Does the Question Really Matter? Training-Free Data Selection for Vision-Language SFT
arXiv:2603.09715v1 Announce Type: new Abstract: Visual instruction tuning is crucial for improving vision-language large models (VLLMs). However, many samples can be solved via linguistic patterns or common-sense shortcuts, without genuine cross-modal reasoning, limiting the effectiveness of multimodal learning. Prior data selection methods often rely on costly proxy model training and focus on difficulty or diversity, failing to capture a sample's true contribution to vision-language joint reasoning. In this paper, we propose CVS, a training-free data selection method based on the insight that, for high-quality multimodal samples, introducing the question should substantially alter the model's assessment of answer validity given an image. CVS leverages a frozen VLLM as an evaluator and measures the discrepancy in answer validity with and without conditioning on the question, enabling the identification of samples that require vision-language joint reasoning while filtering semantic-c
arXiv:2603.09715v1 Announce Type: new Abstract: Visual instruction tuning is crucial for improving vision-language large models (VLLMs). However, many samples can be solved via linguistic patterns or common-sense shortcuts, without genuine cross-modal reasoning, limiting the effectiveness of multimodal learning. Prior data selection methods often rely on costly proxy model training and focus on difficulty or diversity, failing to capture a sample's true contribution to vision-language joint reasoning. In this paper, we propose CVS, a training-free data selection method based on the insight that, for high-quality multimodal samples, introducing the question should substantially alter the model's assessment of answer validity given an image.
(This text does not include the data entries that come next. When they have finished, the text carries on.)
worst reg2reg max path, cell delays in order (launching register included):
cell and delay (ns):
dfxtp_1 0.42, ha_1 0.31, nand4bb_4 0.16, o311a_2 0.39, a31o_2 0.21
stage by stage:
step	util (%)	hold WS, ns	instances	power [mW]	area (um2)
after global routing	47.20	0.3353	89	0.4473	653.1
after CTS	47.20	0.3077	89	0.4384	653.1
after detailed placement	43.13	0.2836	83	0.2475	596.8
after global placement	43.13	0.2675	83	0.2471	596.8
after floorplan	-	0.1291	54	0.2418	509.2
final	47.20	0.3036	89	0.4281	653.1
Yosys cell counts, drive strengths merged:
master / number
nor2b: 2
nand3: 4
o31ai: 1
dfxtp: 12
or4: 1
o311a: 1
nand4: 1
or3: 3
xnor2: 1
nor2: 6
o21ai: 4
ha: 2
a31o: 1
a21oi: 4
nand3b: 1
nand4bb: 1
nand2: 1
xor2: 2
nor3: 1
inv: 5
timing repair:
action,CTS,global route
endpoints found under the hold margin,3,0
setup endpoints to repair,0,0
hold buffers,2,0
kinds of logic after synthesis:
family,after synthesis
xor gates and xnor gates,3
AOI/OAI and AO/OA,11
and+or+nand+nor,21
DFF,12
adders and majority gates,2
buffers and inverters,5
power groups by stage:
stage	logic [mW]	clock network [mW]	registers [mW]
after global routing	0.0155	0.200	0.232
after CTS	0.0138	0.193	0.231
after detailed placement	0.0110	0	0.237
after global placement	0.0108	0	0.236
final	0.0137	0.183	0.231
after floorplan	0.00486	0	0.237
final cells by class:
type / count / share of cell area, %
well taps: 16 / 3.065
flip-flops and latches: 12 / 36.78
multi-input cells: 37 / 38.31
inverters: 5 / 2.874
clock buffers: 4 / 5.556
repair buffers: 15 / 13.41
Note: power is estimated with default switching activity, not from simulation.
**src/rtl/squash_arbiter.sv**
```systemverilog
// Merges per-unit squash requests into one registered redirect, oldest first.
// Optional SQUASH_ARBITER_FILTER_EN drops requests no older than the last squash.
//
// Ports:
//   clk, rst            : clock, synchronous active-high reset
//   in_val              : per-unit squash request valid
//   in_target           : per-unit redirect PC, unit i at [32i+31:32i]
//   in_seq_num          : per-unit squashing seq number, packed like in_target
//   head_seq_num        : oldest in-flight seq number, base for age compares
//   commit_val          : an instruction commits this cycle
//   commit_seq_num      : seq number of the committing instruction
//   out_val             : one-cycle pulse per selected squash
//   out_target          : redirect PC of the selected squash
//   out_seq_num         : seq number of the selected squash
module squash_arbiter #(
  parameter int p_num_units    = 2,
  parameter int p_seq_num_bits = 5
) (
  input  logic                                  clk,
  input  logic                                  rst,
  input  logic [p_num_units-1:0]                in_val,
  input  logic [32*p_num_units-1:0]             in_target,
  input  logic [p_seq_num_bits*p_num_units-1:0] in_seq_num,
  input  logic [p_seq_num_bits-1:0]             head_seq_num,
  input  logic                                  commit_val,
  input  logic [p_seq_num_bits-1:0]             commit_seq_num,
  output logic                                  out_val,
  output logic [31:0]                           out_target,
  output logic [p_seq_num_bits-1:0]             out_seq_num
);

  localparam int SW = p_seq_num_bits;

  logic [p_num_units-1:0][SW-1:0] age;
  logic [p_num_units-1:0]         elig;
  logic                           sel_val;
  logic [SW-1:0]                  sel_age;
  logic [31:0]                    sel_target;
  logic [SW-1:0]                  sel_seq;

  // Age relative to the current head; modular subtraction handles wrap.
  always_comb begin
    age = '0;
    for (int i = 0; i < p_num_units; i++) begin
      age[i] = in_seq_num[SW*i +: SW] - head_seq_num;
    end
  end

`ifdef SQUASH_ARBITER_FILTER_EN
  logic          act;
  logic [SW-1:0] act_seq;
  logic          ref_val;
  logic [SW-1:0] ref_seq;
  logic [SW-1:0] ref_age;

  // The squash being emitted now shadows the tracked one.
  assign ref_val = out_val | act;
  assign ref_seq = out_val ? out_seq_num : act_seq;
  assign ref_age = ref_seq - head_seq_num;

  always_comb begin
    elig = '0;
    for (int i = 0; i < p_num_units; i++) begin
      elig[i] = in_val[i] & (~ref_val | (age[i] < ref_age));
    end
  end

  always_ff @(posedge clk) begin
    if (rst) begin
      act     <= 1'b0;
      act_seq <= '0;
    end else if (out_val) begin
      act     <= 1'b1;
      act_seq <= out_seq_num;
    end else if (act && commit_val
                 && commit_seq_num == act_seq) begin
      act     <= 1'b0;
    end
  end
`else
  logic unused;

  assign elig   = in_val;
  assign unused = ^{commit_val, commit_seq_num};
`endif

  // Strict less-than keeps the lowest index on equal age.
  always_comb begin
    sel_val    = 1'b0;
    sel_age    = '0;
    sel_target = '0;
    sel_seq    = '0;
    for (int i = 0; i < p_num_units; i++) begin
      if (elig[i] && (!sel_val || age[i] < sel_age)) begin
        sel_val    = 1'b1;
        sel_age    = age[i];
        sel_target = in_target[32*i +: 32];
        sel_seq    = in_seq_num[SW*i +: SW];
      end
    end
  end

  always_ff @(posedge clk) begin
    if (rst) begin
      out_val     <= 1'b0;
      out_target  <= '0;
      out_seq_num <= '0;
    end else begin
      out_val <= sel_val;
      if (sel_val) begin
        out_target  <= sel_target;
        out_seq_num <= sel_seq;
      end
    end
  end

endmodule

```
**config.mk**
```make
export PLATFORM = sky130hd
export DESIGN_NAME = squash_arbiter
export DESIGN_NICKNAME = d
export VERILOG_FILES = /design/src/rtl/squash_arbiter.sv
export SDC_FILE = /design/constraint.sdc
export NUM_CORES = 1
export LEC_CHECK = 0
export CORE_MARGIN = 10
export CORE_UTILIZATION = 35
export DETAILED_ROUTE_END_ITERATION = 7
export PLACE_DENSITY = 0.88
export SYNTH_ARGS = -nofsm -noshare
export SYNTH_HDL_FRONTEND = slang
export SYNTH_SLANG_ARGS = --single-unit
```
**constraint.sdc**
```tcl
create_clock -name clk -period 2.75 [get_ports clk]
set_input_delay 0.4125 -clock clk [delete_from_list [all_inputs] [get_ports clk]]
set_output_delay 0.4125 -clock clk [all_outputs]
set_load 0.01 [all_outputs]
```
==> parameters.txt <==
Parameter                              Value

Critical path
  Startpoint types ... primary input
  Worst Path Max Fanout ... 13
  Peak per-stage delay on the critical path ... 380 ps
  Crit path required time ... 2970 ps
  Worst path slowest cell ... sky130_fd_sc_hd__fa_2
  Arrival time worst endpoint ... 2880 ps
  CP Capture Type ... flip-flop
  Cell family contributing the most delay on the critical path ... compound AO/OA/AOI/OAI gates
  Crit-path cells ... buf_2 -> inv_2 -> ha_4 -> inv_2 -> fa_2 -> a21o_1 -> a21oi_2 -> xnor2_1 -> nand2_1 -> ha_4 -> a21o_1 -> buf_4 -> a21oi_4 -> o21ai_4 -> clkbuf_16 -> o2bb2ai_1
  Classification of the worst setup path ... in -> reg
  CP Buf/Inv Count ... 5

Global route
  Overflow after GRT ... 0
  Pin count of the biggest net entering global routing ... 33
  Via count of the first global-routing pass ... 2475
  Number of antenna violations at the first check in global routing ... 0
  Overall routing resource usage ... 15.12%
  Wire length of the first global-routing pass ... approximately 12 mm

Synth
  Number of enable flip-flop cells after synthesis ... 0
  Share of flip-flops with an asynchronous set or reset after synthesis ... 0%
  Synth Net Count ... 334
  Top cells by area, synth ... sky130_fd_sc_hd__dfxtp_1 (34%), sky130_fd_sc_hd__nor3b_1 (12%), sky130_fd_sc_hd__o2bb2ai_1 (12%)
  Part of the Yosys area used for sequential elements ... 33.97%
  Post-synthesis instance total ... between 200 and 250
  Area leader, netlist ... sky130_fd_sc_hd__dfxtp_1
  Synthesized area divided by synthesized cell count ... ~9.7 µm²
  Synthesized flop and latch total ... 38
  Number of library cell types mapped by synthesis ... 32
  Most common flop cell mapped by yosys ... sky130_fd_sc_hd__dfxtp_1
  Total number of yosys warnings ... 0
  Netlist Area Pre-Place ... 2240 µm²
  Yosys top cell area share ... 33.97%

Placed design
  RePlAce Congestion ... slightly below 0.8
  Placed wire-length estimate ... 5.886 mm
  IO buf count ... 120
  Placed instance count ... 433

Clock tree
  CTS buffer count ... 5
  Maximum clock path buffer count ... 2
  Number of H-tree branching levels ... 2
  Clock slew at the register clock pins of the worst setup and hold paths ... 80 ps
  Number of hold buffers added after cts ... 0
  TritonCTS clock tree ... yes
  CTS sink cnt ... 38
  Clock Tree Root ... sky130_fd_sc_hd__clkbuf_8
  Clk Latency, worst-skew pair ... around 280 ps

STA
  Number of pins exceeding their max-slew limit in the final report ... 0
  Setup Skew ... 0 ps
  Remaining max-slew budget at the tightest pin ... around 60%
  Worst hold margin ... about 450 ps
  Ratio of final minimum period to clock period ... 96.84%
  Count of endpoints failing hold in the final timing report ... 0
  Upper clock frequency limit ... 0.3755 GHz
  Min Clock Period, post-route ... around 2700 ps
  Worst-margin pin slew ... around 600 ps
  # setup viols final ... 0

Finish
  Leading cell types in the layout, fill and taps excluded ... sky130_fd_sc_hd__clkdlybuf4s50_1 (109), sky130_fd_sc_hd__a21oi_1 (38), sky130_fd_sc_hd__dfxtp_1 (38)
  Final std cells w/o fill ... 449
  Final net count ... 474
  Final core occ ... 64.48%
  Most frequent standard cell in the layout excluding fill and tap cells ... sky130_fd_sc_hd__clkdlybuf4s50_1
  Layout cells sized above 1 ... approximately 23%
  Synthesis-to-finish area growth ... 80.73%
  Final antenna diode count ... 0

Routing
  Number of DRC violations after detailed-routing iteration 0 ... 70
  Final routed wirelength across all metal layers ... 8.181 mm
  Number of vias in the routed layout ... ~2300
  Remaining DRCs ... 0
  Via density per instance ... 5.227
  Number of nets with antenna violations after detailed routing ... 0
  Pre-Repair DR Iteration Count ... 4
  Mean routed wirelength per cell ... 18.22 µm

Die
  Die width ... 100.0 µm
  Floorplan core area ... roughly 6300 µm²
  Vertical die dimension ... 100.0 µm
  Die ar. ... about 10000 µm²
  Number of top-level pins ... 127
  Initial core utilization ... a little over a third
  Number of standard-cell rows in the floorplan ... 29

Run
  Total of max-cap violations ... 0

Hold path
  Path type of the worst min-delay path ... in -> reg

Run status
  Outcome ... complete, no violations

Power and ir drop
  Total power divided by cell area ... approximately 520 nW/µm²
  Power, Total ... between 2000 and 2500 µW
  LEAKAGE ... approximately 0.0015 µW
  Max rail drop VDD ... 0.2536 mV
[logic make-up after synthesis]
group / Yosys count / share of synthesized area, %
compound gates: 91 / 31.73
xor+xnor: 7 / 2.737
fa+ha+maj: 14 / 8.492
buf+inv: 28 / 7.150
flops: 38 / 33.97
mux: 2 / 0.8939
simple gates: 51 / 15.03
[stage by stage]
step	instance area (µm²)	TNS, ps	setup WS [ps]
2_1_floorplan	2240	0	19.89
3_3_place_gp	3631	-17320	-481.2
3_5_place_dp	3631	-19620	-562.1
4_1_cts	3940	0	30.79
5_1_grt	4048	-18.62	-11.34
6_report	4048	0	86.85
[worst register-to-register path, stage by stage (launching register included)]
cell	delay [ps]
sky130_fd_sc_hd__dfxtp_1	330
sky130_fd_sc_hd__mux2i_1	200
sky130_fd_sc_hd__o32ai_2	120
sky130_fd_sc_hd__a21oi_1	160
sky130_fd_sc_hd__o2bb2ai_2	80
[power by group]
group          internal, µW  switching, µW  leakage [µW]
logic                   567            402       0.00114
registers               638           38.6      0.000315
clock network           267            204     0.0000579
total                  1470            644       0.00151
[cells in the mapped netlist, types with 2 or more instances]
cell type and instances:
sky130_fd_sc_hd__a21o_1 5, sky130_fd_sc_hd__a21oi_1 40, sky130_fd_sc_hd__buf_1 4, sky130_fd_sc_hd__buf_2 5
sky130_fd_sc_hd__buf_6 5, sky130_fd_sc_hd__clkbuf_1 4, sky130_fd_sc_hd__dfxtp_1 38, sky130_fd_sc_hd__fa_1 2
sky130_fd_sc_hd__ha_1 12, sky130_fd_sc_hd__inv_1 9, sky130_fd_sc_hd__mux2i_1 2, sky130_fd_sc_hd__nand2_1 6
sky130_fd_sc_hd__nor2_1 4, sky130_fd_sc_hd__nor3b_1 35, sky130_fd_sc_hd__o21ai_4 2, sky130_fd_sc_hd__o2bb2ai_1 30
sky130_fd_sc_hd__o2bb2ai_2 7, sky130_fd_sc_hd__o32ai_1 2, sky130_fd_sc_hd__xnor2_1 5, sky130_fd_sc_hd__xor2_1 2
[final cells by class]
cell class                      instances  area [µm²]
Clock inverter                          3       40.04
Fill cell                             527        2230
Inverter                                9       33.78
Multi-Input combinational cell        165        1484
Clock buffer                            5       68.82
Sequential cell                        38       760.7
Timing Repair Buffer                  152        1564
Tap cell                               77       96.34
[per-layer routing]
layer | share of wire, % | global-route usage, %
met1 | 38 | 15.29
met2 | 52 | 28.17
met4 | 3.0 | 5.543
met5 | 0 | 0
met3 | 7.1 | 4.876
[sequential cells by signal, indices dropped and copies added, names as in the netlist]
signal,cells
out_val,1
out_seq_num,5
out_target,32
[final timing paths]
path	start	end	slack (ps)	cells after the start
setup / recovery	in_seq_num[0]	out_target[19]	90	16
hold / removal	in_seq_num[0]	out_seq_num[0]	450	3
setup reg to reg	out_seq_num[0]	out_seq_num[0]	1760	4
hold reg to reg	out_target[27]	out_target[27]	650	3
[repair_timing]
action                                  in CTS  in global routing
pin swaps                                   13                 10
resized for setup                           37                 15
buffers inserted                             4                  0
gates cloned                                 3                  1
endpoints found under the setup margin      37                 37
Note: power is estimated with default switching activity, not from simulation.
CVS leverages a frozen VLLM as an evaluator and measures the discrepancy in answer validity with and without conditioning on the question, enabling the identification of samples that require vision-language joint reasoning while filtering semantic-conflict noise. Experiments on Vision-Flan and The Cauldron show that CVS achieves solid performance across datasets. On Vision-Flan, CVS outperforms full-data training by 3.5% and 4.8% using only 10% and 15% of the data, respectively, and remains robust on the highly heterogeneous Cauldron dataset. Moreover, CVS reduces computational cost by 17.3% and 44.4% compared to COINCIDE and XMAS.
Executive Summary
This article presents a novel training-free data selection method, CVS, for improving vision-language large models (VLLMs). CVS leverages a frozen VLLM as an evaluator to identify samples that require vision-language joint reasoning, thereby reducing the need for costly proxy model training. The method measures the discrepancy in answer validity with and without conditioning on the question, effectively filtering semantic-conflict noise. Experiments on Vision-Flan and The Cauldron demonstrate CVS's performance and computational efficiency, outperforming full-data training and existing methods like COINCIDE and XMAS. This research addresses a significant challenge in multimodal learning by providing a more targeted and efficient approach to data selection.
Key Points
- ▸ CVS is a training-free data selection method that leverages a frozen VLLM as an evaluator.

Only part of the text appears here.